Kawachi bankan (Citrus kawachiensis), also called Mishokan and Uwa Gold, is a Citrus hybrid cultivated for its edible fruit.

==Genetics==
Two varieties of Kawachi bankan have been identified: one, a hybrid between the ujukitsu (seed parent, Citrus ujukitsu) and an unidentified species (pollen parent), and the other, a hybrid between the yuge-hyoukan (seed parent, Citrus yuge-hyokan) and an unidentified species (pollen parent).

==Distribution==
It originated and is grown in Japan and is also grown in the United States.

==Description==
The Kawachi bankan was first discovered in Kumamoto Prefecture in 1910. Since the 1980s, the acreage growing this fruit has been increasing. The fruits are large, normally weighing 0.6–1.1 lb and are slightly conical in shape, with most having a nipple at the stem end. They contain few seeds. The rind is thick, somewhat pebbly, and yellow in color; the flesh is also yellow. The flavor is said to be sweet and slightly acidic, and the fruit is very juicy.
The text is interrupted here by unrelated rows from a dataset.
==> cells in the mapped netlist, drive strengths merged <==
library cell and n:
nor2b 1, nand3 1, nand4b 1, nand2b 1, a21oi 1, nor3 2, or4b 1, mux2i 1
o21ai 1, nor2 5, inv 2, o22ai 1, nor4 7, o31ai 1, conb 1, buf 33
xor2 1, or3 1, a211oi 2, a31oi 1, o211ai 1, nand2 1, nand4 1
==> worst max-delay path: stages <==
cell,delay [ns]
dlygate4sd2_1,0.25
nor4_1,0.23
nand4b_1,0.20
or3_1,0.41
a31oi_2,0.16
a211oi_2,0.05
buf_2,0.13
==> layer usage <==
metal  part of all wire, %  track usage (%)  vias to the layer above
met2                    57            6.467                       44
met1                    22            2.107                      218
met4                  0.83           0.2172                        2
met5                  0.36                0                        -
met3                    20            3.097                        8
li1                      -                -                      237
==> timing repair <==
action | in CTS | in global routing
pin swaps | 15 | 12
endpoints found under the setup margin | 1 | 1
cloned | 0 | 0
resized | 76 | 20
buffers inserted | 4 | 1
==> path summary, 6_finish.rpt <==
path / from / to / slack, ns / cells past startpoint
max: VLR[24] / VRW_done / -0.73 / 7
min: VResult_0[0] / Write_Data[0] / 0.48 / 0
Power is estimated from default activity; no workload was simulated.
--- design/flow/design.v ---
interface arb_if(input bit clk);
    logic rst_n;
    logic [3:0] req;
    logic [3:0] gnt;
    logic       valid;
    clocking cb @(posedge clk);
        output req;
        input  gnt, valid;
    endclocking
endinterface
interface fifo_if(input bit clk);
    logic rst_n;
    logic wr_en;
    logic rd_en;
    logic [31:0] wr_data;
    logic [31:0] rd_data;
    logic full;
    logic empty;
    clocking cb @(posedge clk);
        output wr_en, rd_en, wr_data;
        input rd_data, full, empty;
    endclocking
endinterface
interface fsm_if(input bit clk);
    logic rst_n;
    logic in_sig;
    logic [1:0] out;
    clocking cb @(posedge clk);
        output in_sig;
        input out;
    endclocking
endinterface
interface hs_if(input bit clk);
    logic rst_n;
    logic req;
    logic ack;
    logic [7:0] data_in;
    logic [7:0] data_out;
    clocking cb @(posedge clk);
        output req, data_in;
        input ack, data_out;
    endclocking
endinterface
module rr_arbiter_4 (
    input  logic        clk,
    input  logic        rst_n,
    input  logic [3:0]  req,
    output logic [3:0]  gnt,
    output logic        valid
);
    typedef logic [1:0] ptr_t;
    ptr_t ptr;
    logic [3:0] grant;
    logic [3:0] rotated_req;
    function automatic logic [3:0] rotate(input logic [3:0] v, input int p);
        logic [3:0] r;
        for (int i=0;i<4;i++) r[i] = v[(p + i) % 4];
        return r;
    endfunction
    function automatic logic [3:0] rotate_back(input logic [3:0] v, input int p);
        logic [3:0] r;
        for (int i=0;i<4;i++) r[(p + i) % 4] = v[i];
        return r;
    endfunction
    always_comb begin
        rotated_req = rotate(req, ptr);
        grant = 4'b0000;
        if (rotated_req[0]) grant = 4'b0001;
        else if (rotated_req[1]) grant = 4'b0010;
        else if (rotated_req[2]) grant = 4'b0100;
        else if (rotated_req[3]) grant = 4'b1000;
    end
    always_ff @(posedge clk or negedge rst_n) begin
        if (!rst_n) begin
            ptr <= 2'd0;
            gnt <= 4'b0000;
            valid <= 1'b0;
        end else begin
            if (valid && gnt != 4'b0000) begin
                int gi = 0;
                for (int i=0;i<4;i++) if (gnt[i]) gi = i;
                if (req[gi]) begin
                    gnt <= gnt;
                    valid <= 1'b1;
                end else begin
                    ptr <= (gi + 1) % 4;
                    gnt <= rotate_back(grant, (gi + 1) % 4);
                    valid <= |gnt;
                end
            end else begin
                gnt <= rotate_back(grant, ptr);
                valid <= |rotate_back(grant, ptr);
            end
        end
    end
endmodule
--- design/flow/run.sh ---
#!/bin/bash
# OpenROAD 26Q1-2900-gdf79404cd8, Yosys 0.63+post, stock flow scripts
make -C /OpenROAD-flow-scripts/flow DESIGN_CONFIG=/design/flow/config.mk WORK_HOME=/design/flow/orfs finish
--- design/flow/config.mk ---
export PLATFORM = sky130hd
export DESIGN_NAME = rr_arbiter_4
export DESIGN_NICKNAME = rr_arbiter_4
export VERILOG_FILES = /design/flow/design.v
export SDC_FILE = /design/flow/constraint.sdc
export NUM_CORES = 4
export LEC_CHECK = 1
export CORE_UTILIZATION = 30
export SYNTH_HDL_FRONTEND = slang
--- design/flow/constraint.sdc ---
current_design rr_arbiter_4

set clk_period 4.6
set clk_io_pct 0.2

create_clock -name clk0 -period $clk_period [get_ports {clk}]

set non_clock_inputs [all_inputs -no_clocks]
set_input_delay [expr $clk_period * $clk_io_pct] -clock clk0 $non_clock_inputs
set_output_delay [expr $clk_period * $clk_io_pct] -clock clk0 [all_outputs]
==> flow_summary.yaml <==
# physical design summary
status:
  status: "complete, no violations"
timing:
  max_slew_margin_pct: 65.67
  tns_ns: 0
  fmax_ghz: 0.3185
  finalSetupViolCount: 0
  finalClockSkew_ns: 0.007444
  worst_slew_pin_slew_ns: 0.5137
  min_period_over_period_pct: 68.25
  rsz0062_at_grt: "false"
  hold_viol: 0
  slew_violations: 0
  min_period_ns: 3.139
global_routing:
  grt_use_total_pct: 12.47
  antenna_found_initial: 0
  grt_pass1_vias: 1623
  grt_max_degree: 33
  grt_overflow: 0
  grt_pass1_wl_um: 8176
floorplanning:
  num_rows: 32
  die_width_um: 92.28
  die_area_mm2: 0.008515
  boundaryPins: 11
  fp.dieH_um: 92.28
  fp-utilization_pct: 31.31
  core_region_area_mm2: 0.007807
routing:
  drtAntennaViolNets: 0
  vias: 1720
  drc: 0
  antennaDiodeCount: 0
  drt_pass1_iterations: 4
  wire_per_inst_um: 14.37
  vias_per_cell: 5.196
  routed_wirelength_um: 4756
  drt_iter0_markers: 89
synthesis:
  ys_types: 59
  yosysWarnings: 0
  logic_family: "simple AND/OR/NAND/NOR gates"
  synth_top_flop_cell: "edfxtp_1"
  avgSynthCellArea_um2: 11.37
  ys_seq_share_pct: 46.47
  synthAdderAreaFrac_pct: 7.677
  simple_gate_area_share_pct: 24.56
  synth_chip_area_mm2: 0.002445
  synthAoiAreaFrac_pct: 14.12
  synth_area_mm2: 0.002445
  async_flop_share_pct: 17.95
  xor_share_pct: 0
  synthCells: 215
  ys_sh_mux_pct: 4.964
  ys_cells: 215
  edf_count: 32
  ys_ff: 39
clock_network:
  ctsResizeCount: 0
  clk_latency_ns: 0.29
  clock_path_buffers: 2
  cts-root-buf: "clkbuf_8"
  hold_buffers: 0
  clk_pin_slew_ns: 0.07
  cts_buffers: 5
  cts_tree: "yes"
  h-tree-depth: 2
  post_cts_buffers: 0
  cts.sink_count: 39
power_and_ir_drop:
  power_density_mw_per_mm2: 729.8
  leakage_nw: 0.9929
  total_power_mw: 2.031
  ir_drop_mv: 0.1954
final_layout:
  syn2layout_area_growth_pct: 13.82
  drive_gt1_share_pct: 10.92
  fillerInstances: 788
worst_hold_path:
  min_path_type: "flip-flop to flip-flop"
  whs_path_depth: 1
setup_path:
  cp-start-kind: "input port"
  required_ns: 4.82
  crit_chain: "clkdlybuf4s50_1 > or3b_1 > a2111oi_1 > nor2_1 > and2_0 > a2111o_1 > o21ai_1"
  r2r_slack_ns: 1.49
  crit_family: "AND-OR/OR-AND gates"
  slowest_delay_ns: 0.56
  cp.arrival_ns: 3.36
  worstRegToRegCells: 8
  crit_type: "input port to flip-flop"
  path_buffers: 1
  r2r_end: "gnt[3]"
  critPathSlowestCell: "clkdlybuf4s50_1"
  end_kind: "flip-flop"
  cp_max_fo: 8
  timing.rr.start: "ptr[0]"
placement:
  dp_hpwl_um: 3359
  port_buffers: 10
  place_congestion: 0.8795
run:
  cap_violations: 0
  tool_warnings: 38
## cells in the mapped netlist (all sizes together) (5+ instances only)
library cell  count  area [µm²]
and2             33       206.5
edfxtp           32       960.9
ha               15       187.7
inv               8       30.03
nand2             8       30.03
nand4             8       50.05
dfrtp             7       175.2
nor2              7       26.28
a21oi             6       30.03
nand3b            6       45.04
o21ai             6       30.03
clkbuf            5       18.77
nor3              5       25.02
## per-layer routing
layer  share of wire, %  wire (µm)  global-route usage, %  vias up
met5                  0          0                      0        -
met1                 52       2484                  21.44      821
li1                   -          -                      -      856
met3                5.5        260                  3.122        4
met2                 42       1989                  17.10       39
met4               0.48         23                  1.042        0
## area by class of cell
cell class | count | area, µm² | share of cell area (%)
Multi-Input combinational cell | 162 | 1261 | 45.32
Sequential cell | 39 | 1136 | 40.83
Tap cell | 102 | 127.6 | 4.586
Timing Repair Buffer | 12 | 115.1 | 4.137
Clock buffer | 5 | 68.82 | 2.473
Clock inverter | 3 | 43.79 | 1.574
Inverter | 8 | 30.03 | 1.079
## placed cells by master (no fill, tap or decap), types with 2 or more instances in the layout
| cell | netlist | final |
|---|---|---|
| and2_1 | 32 | 32 |
| a2111oi_1 | 2 | 2 |
| nand2_1 | 8 | 8 |
| mux4_1 | 3 | 3 |
| o21ai_0 | 4 | 4 |
| a211oi_1 | 4 | 4 |
| a31oi_1 | 2 | 2 |
| nor3_1 | 5 | 5 |
| edfxtp_1 | 32 | 32 |
| a211o_1 | 3 | 3 |
| dfrtp_1 | 7 | 7 |
| nor2b_1 | 4 | 4 |
| nand3b_1 | 6 | 6 |
| a2111o_1 | 2 | 2 |
| nor3b_1 | 2 | 2 |
| a21oi_1 | 6 | 6 |
| mux2_2 | 2 | 2 |
| or3_1 | 2 | 2 |
| nand2b_1 | 3 | 3 |
| nand4_1 | 8 | 8 |
| mux2i_1 | 2 | 2 |
| o31ai_1 | 2 | 2 |
| nand3_1 | 3 | 3 |
| buf_4 | 0 | 2 |
| o21a_1 | 2 | 2 |
| clkdlybuf4s50_1 | 0 | 10 |
| o21ai_1 | 2 | 2 |
| nor2_1 | 7 | 7 |
| or3b_1 | 2 | 2 |
| inv_1 | 7 | 7 |
| or4_1 | 2 | 2 |
| clkbuf_8 | 0 | 5 |
| ha_1 | 15 | 15 |
## worst max path at each step
stage,endpoint,from,slack (ns),cells after the start
after global routing,gnt[0],ptr[0],1.21,8
after CTS,gnt[3],req[3],1.50,7
final,gnt[3],req[3],1.46,7
## logic make-up after synthesis
logic type / Yosys count
and+or+nand+nor: 95
AOI/OAI and AO/OA: 45
DFF: 39
adders and majority gates: 15
buffers and inverters: 14
muxes: 7
## power by group
group | leakage (nW) | internal, mW | switching [mW]
Clock | 0.0581 | 0.161 | 0.119
Sequential | 0.397 | 0.571 | 0.116
Combinational | 0.538 | 0.464 | 0.599
## per-stage QoR
step,cell area [µm²],cells,util (%),setup WS [ns],hold WS (ns)
6_report,2783,331,35.64,1.461,0.5639
3_3_place_gp,2670,323,34.20,1.217,0.5436
5_1_grt,2783,331,35.64,1.206,0.5716
3_5_place_dp,2670,323,34.20,1.207,0.5463
4_1_cts,2783,331,35.64,1.498,0.5686
2_1_floorplan,2445,215,-,1.932,0.5242
Power figures rest on the tool's default switching activity, not on a simulated workload.
File: design/flow/design.v
interface arb_if(input bit clk);
    logic rst_n;
    logic [3:0] req;
    logic [3:0] gnt;
    logic       valid;
    clocking cb @(posedge clk);
        output req;
        input  gnt, valid;
    endclocking
endinterface
interface fifo_if(input bit clk);
    logic rst_n;
    logic wr_en;
    logic rd_en;
    logic [31:0] wr_data;
    logic [31:0] rd_data;
    logic full;
    logic empty;
    clocking cb @(posedge clk);
        output wr_en, rd_en, wr_data;
        input rd_data, full, empty;
    endclocking
endinterface
interface fsm_if(input bit clk);
    logic rst_n;
    logic in_sig;
    logic [1:0] out;
    clocking cb @(posedge clk);
        output in_sig;
        input out;
    endclocking
endinterface
interface hs_if(input bit clk);
    logic rst_n;
    logic req;
    logic ack;
    logic [7:0] data_in;
    logic [7:0] data_out;
    clocking cb @(posedge clk);
        output req, data_in;
        input ack, data_out;
    endclocking
endinterface
module fifo_sync #(
    parameter WIDTH = 32,
    parameter DEPTH = 16
) (
    input  logic clk,
    input  logic rst_n,
    input  logic wr_en,
    input  logic rd_en,
    input  logic [WIDTH-1:0] wr_data,
    output logic [WIDTH-1:0] rd_data,
    output logic full,
    output logic empty,
    output logic almost_full,
    output logic [$clog2(DEPTH):0] count
);
    localparam PTR_WIDTH = $clog2(DEPTH);
    logic [WIDTH-1:0] mem [0:DEPTH-1];
    logic [PTR_WIDTH-1:0] wr_ptr, rd_ptr;
    logic [PTR_WIDTH:0] fifo_count;
    assign count = fifo_count;
    assign empty = (fifo_count == 0);
    assign full = (fifo_count == DEPTH);
    assign almost_full = (fifo_count >= DEPTH-1);
    always_ff @(posedge clk or negedge rst_n) begin
        if (!rst_n) begin
            wr_ptr <= 0; rd_ptr <= 0; fifo_count <= 0; rd_data <= '0;
        end else begin
            if (wr_en && !full) begin
                mem[wr_ptr] <= wr_data;
                wr_ptr <= wr_ptr + 1;
            end
            if (rd_en && !empty) begin
                rd_data <= mem[rd_ptr];
                rd_ptr <= rd_ptr + 1;
            end
            if ((wr_en && !full) && !(rd_en && !empty)) fifo_count <= fifo_count + 1;
            else if (!(wr_en && !full) && (rd_en && !empty)) fifo_count <= fifo_count - 1;
        end
    end
endmodule
### ./constraint.sdc
current_design handshake_slave

set clk_period 1.2
set clk_io_pct 0.2

create_clock -name clk0 -period $clk_period [get_ports {clk}]

set non_clock_inputs [all_inputs -no_clocks]
set_input_delay [expr $clk_period * $clk_io_pct] -clock clk0 $non_clock_inputs
set_output_delay [expr $clk_period * $clk_io_pct] -clock clk0 [all_outputs]
### ./design.v
interface arb_if(input bit clk);
    logic rst_n;
    logic [3:0] req;
    logic [3:0] gnt;
    logic       valid;
    clocking cb @(posedge clk);
        output req;
        input  gnt, valid;
    endclocking
endinterface
interface fifo_if(input bit clk);
    logic rst_n;
    logic wr_en;
    logic rd_en;
    logic [31:0] wr_data;
    logic [31:0] rd_data;
    logic full;
    logic empty;
    clocking cb @(posedge clk);
        output wr_en, rd_en, wr_data;
        input rd_data, full, empty;
    endclocking
endinterface
interface fsm_if(input bit clk);
    logic rst_n;
    logic in_sig;
    logic [1:0] out;
    clocking cb @(posedge clk);
        output in_sig;
        input out;
    endclocking
endinterface
interface hs_if(input bit clk);
    logic rst_n;
    logic req;
    logic ack;
    logic [7:0] data_in;
    logic [7:0] data_out;
    clocking cb @(posedge clk);
        output req, data_in;
        input ack, data_out;
    endclocking
endinterface
module handshake_slave (
    input logic clk,
    input logic rst_n,
    input logic req,
    output logic ack,
    output logic [7:0] data_out,
    input logic [7:0] data_in
);
    typedef enum logic [1:0] {IDLE=2'b00, GOT_REQ=2'b01, ACK=2'b10, WAIT_REL=2'b11} state_t;
    state_t state, next_state;
    always_comb begin
        next_state = state;
        case (state)
            IDLE: if (req) next_state = GOT_REQ;
            GOT_REQ: next_state = ACK;
            ACK: if (!req) next_state = WAIT_REL;
            WAIT_REL: next_state = IDLE;
        endcase
    end
    always_ff @(posedge clk or negedge rst_n) begin
        if (!rst_n) begin
            state <= IDLE;
            ack <= 0;
            data_out <= 8'd0;
        end else begin
            state <= next_state;
            ack <= (next_state == ACK) || (state == ACK);
            if (state == GOT_REQ) data_out <= data_in;
        end
    end
endmodule
### ./run.sh
#!/bin/bash
# OpenROAD 26Q1-2900-gdf79404cd8, Yosys 0.63+post, stock flow scripts
make -C /OpenROAD-flow-scripts/flow DESIGN_CONFIG=/design/flow/config.mk WORK_HOME=/design/flow/orfs finish
### ./config.mk
export PLATFORM = sky130hd
export DESIGN_NAME = handshake_slave
export DESIGN_NICKNAME = handshake_slave
export VERILOG_FILES = /design/flow/design.v
export SDC_FILE = /design/flow/constraint.sdc
export NUM_CORES = 4
export LEC_CHECK = 1
export CORE_AREA = 10 10 70 70
export DIE_AREA = 0 0 80 80
export SYNTH_HDL_FRONTEND = slang
==> git commit body <==
Update PnR metrics after Yosys + OpenROAD run

* Final tally of hold violations: 0
- The number of clock sinks came to 13.
- Per STA, the worst path accumulates the most delay in the family flip-flops.
- Crit path max-delay cell type: sky130_fd_sc_hd__dfrtp_1
- Post-route clock period utilization: a little over nine tenths
- Synthesized cell area: ~500 um^2
- Highest Clock Rate: between 800 and 900 MHz
- The type recorded for the worst min-delay path is input pin to asynchronous set/reset pin.
* Antenna violations before repair: 0
* Setup-violating endpoint count in the final report: 0
- The number of buffers and inverters on the critical path is 1.
- Number of max-capacitance violations reported: 0
- The critical path is of the flop to output port type.
- Critical Path Fanout Max: 2
* Largest net degree at the start of global routing: 14
* Latency at later pin: 270 ps
- The max-slew check reports its worst relative slack as slightly below 80%.
- Number of buffers created by CTS: 3
- In the final layout, flip-flops and latches occupy 327.8 um^2.
- Summing all placed instances gives a cell area of between 700 and 800 um^2.
- Total global-route track usage over all layers is 3.677%.
- Result of the run: finished, final reports clean
* Post-detail-place hpwl: around 850 um
- Setup repair after global routing left no endpoint under its margin.
* Number of standard cells after synthesis: 29
- Horizontal die size: 80 um
- Subtracting the final worst setup slack from the clock period gives roughly 1100 ps.
* First-pass GRT wire length: between 1.5 and 2 mm
* Global route overflow: 0
- The launch point of the critical path was reported as data_out[4].
- For this sky-water flow run, the detailed-routed wirelength per cell is reported as roughly 11 um.
- Leakage dissipation: approximately 0.42 nW
- Once iteration 0 of detailed routing completed, the report listed 0 DRC markers.
- Critical Path AT: 890 ps
* Number of top-level pins: 20
* Power density normalized to cell area: between 900 and 1000 nW/um^2
- FILL cells: around 360
- # Cells Yosys: 29
- GP Congestion: 0.7076
- Sequential cell area fraction in the yosys report: roughly two thirds
* Finished layout cell area: 792.0 um^2
* Total of hold buffers inserted after clock tree synthesis: 0
- The number of global-route vias before repair came to 346.
* Share of post-route cells with drive strength above 1: around 36%
- On the reported timing paths, the clock transition at the registers reads 80 ps.
* Chip area: about 6400 um^2
* TritonCTS clock tree: built
- For the worst reg-to-reg path, the startpoint reported by OpenROAD is state[2].
- The flow measured a signed area growth from synthesis to layout of 58.25%.
- After floorplanning, the core was sized to cover about 3400 um^2.
* Number of search-and-repair iterations in the first detailed-routing pass: 1
- Number of rows in the core area: 21
- Summed negative setup slack over all endpoints: 0 ps
- Die Y: 80 um
* Least-Margin Pin Slew: ~310 ps
* Chip area from the yosys synthesis statistics: about 500 um^2
- STA classifies the critical path startpoint as a flop.
* Root buffer cell: sky130_fd_sc_hd__clkbuf_4
- Synthesized area per cell: between 15 and 20 um^2
* DRC: 0
- Per STA, the worst path is made up of dlygate4sd2_1.
- For this block, the routed nets add up to ~1.1 mm of wire.
- DR vias/cell: 3.108
* Maximum clock path buffer count: 2
- The final timing report lists clock skew as between 5 and 6 ps.
* Combinational gate area: between 150 and 200 um^2
- Number of warnings reported in the yosys synthesis log: 0
- The worst setup path is captured at an output port.
* Minimum setup slack among reg-to-reg paths: approximately 190 ps
- Synth unique cells: 9
- In the routed netlist, the antenna diode instances number 0.
- Number of OpenROAD warnings: 25
* Required @ worst endpoint: roughly 960 ps
* Post-DRT Antenna Nets: 0
* Pins over their slew limit: 0
- Pre-placement core utilization: roughly 15%
* H-tree levels: 1
* Post-synthesis sequential element count: 13
- Worst supply voltage drop on vdd: between 0.5 and 0.6 mV
- Most numerous logic cells after layout: sky130_fd_sc_hd__dfrtp_1 (11), sky130_fd_sc_hd__clkdlybuf4s50_1 (10), sky130_fd_sc_hd__mux2_4 (8), sky130_fd_sc_hd__dlygate4sd2_1 (8), sky130_fd_sc_hd__buf_4 (5)
* Most common logic cell in the routed design: sky130_fd_sc_hd__dfrtp_1
- Port Buffers: 19
- Maximum single-stage delay on the critical path: 380 ps
* Number of vias in the routed layout: 317
-- cells by family after synthesis --
group	synth area share, %
buffers and inverters	3.750
multiplexers	24.00
AND-OR/OR-AND	5.001
flip-flops	65.25
AND/OR/NAND/NOR	2.000
-- what timing repair did --
action,4_1_cts,5_1_grt
buffers inserted,4,0
resized,9,2
endpoints found under the setup margin,9,9
-- metal layers --
metal  GRT usage (%)  wire length [um]  share of wire [%]  vias to the layer above
met5               0                 0                  0                        -
met4          0.5282                15                1.4                        0
met3           2.727               150                 14                        2
met2           5.618               523                 48                       14
met1           4.121               408                 37                      149
li1                -                 -                  -                      152
-- area by class of cell --
cell class | count | area share (%)
flip-flops and latches | 13 | 41.39
inverters | 2 | 0.9479
clock buffers | 4 | 3.318
multi-input cells | 13 | 19.59
well taps | 46 | 7.267
repair buffers | 24 | 27.49
-- stage by stage --
stage | hold slack, ps | utilization (%) | instances | power (W) | worst slack [ps]
2_1_floorplan | -55.59 | - | 29 | 0.0004478 | 296.1
3_3_place_gp | 414.8 | 21.79 | 94 | 0.0004925 | 38.35
3_5_place_dp | 425.5 | 21.79 | 94 | 0.0004933 | 10.31
4_1_cts | 264.5 | 23.11 | 102 | 0.0007626 | 13.59
5_1_grt | 254.1 | 23.19 | 102 | 0.0008017 | 8.143
6_report | 264.7 | 23.19 | 102 | 0.0007436 | 70.65
-- path summary, 6_finish.rpt --
path                                to  cells past startpoint
min reg2reg                   state[0]                      1
min                        data_out[4]                      2
max in group asynchronous     state[0]                      2
min in group clk0             state[0]                      1
max reg2reg                data_out[6]                      1
max                        data_out[4]                      1
-- report_power, final --
group / switching (W) / internal [W]
clock: 0.000131 / 0.000129
sequential: 0 / 0.000438
combinational: 0.0000146 / 0.0000313
-- flip-flops by register name, indices dropped and copies added (netlist names) --
register / flops
state: 4
data_out: 8
ack: 1
-- synth_stat cells --
library cell	instances	share of area, %
sky130_fd_sc_hd__inv_1	2	1.5
sky130_fd_sc_hd__buf_6	1	2.2
sky130_fd_sc_hd__nand2_1	1	0.75
sky130_fd_sc_hd__dfstp_2	1	5.3
sky130_fd_sc_hd__dfrtp_1	12	60
sky130_fd_sc_hd__a21o_1	1	1.5
sky130_fd_sc_hd__a21o_2	2	3.5
sky130_fd_sc_hd__nor2b_1	1	1.3
sky130_fd_sc_hd__mux2_4	8	24
Power and IR drop assume default switching activity.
The tree is densely branched and the leaves are elliptic in shape. The fruit matures late and is shipped at the end of May in Japan.

==Chemistry==
The peel of the Kawachi bankan fruit contains many biologically active substances including naringin, narirutin, auraptene, and 3,5,6,7,8,3',4'-heptamethoxyflavone. The dried powder of the peel exerts anti-inflammatory and neuroprotective effects against aging in the brain of mice and ameliorates microglial activation, tau hyperphosphorylation, and suppression of neurogenesis in the hippocampus of senescence-accelerated mice. It also ameliorates DSS-induced body weight loss, colon shortening, increased expression of pro-inflammatory cytokines, and decreased expression of colonic tight junctions in colitic mice.

==Confectionery products==
A limited-edition flavor of the Japanese candy Hi-Chew is based on the Kawachi bankan fruit.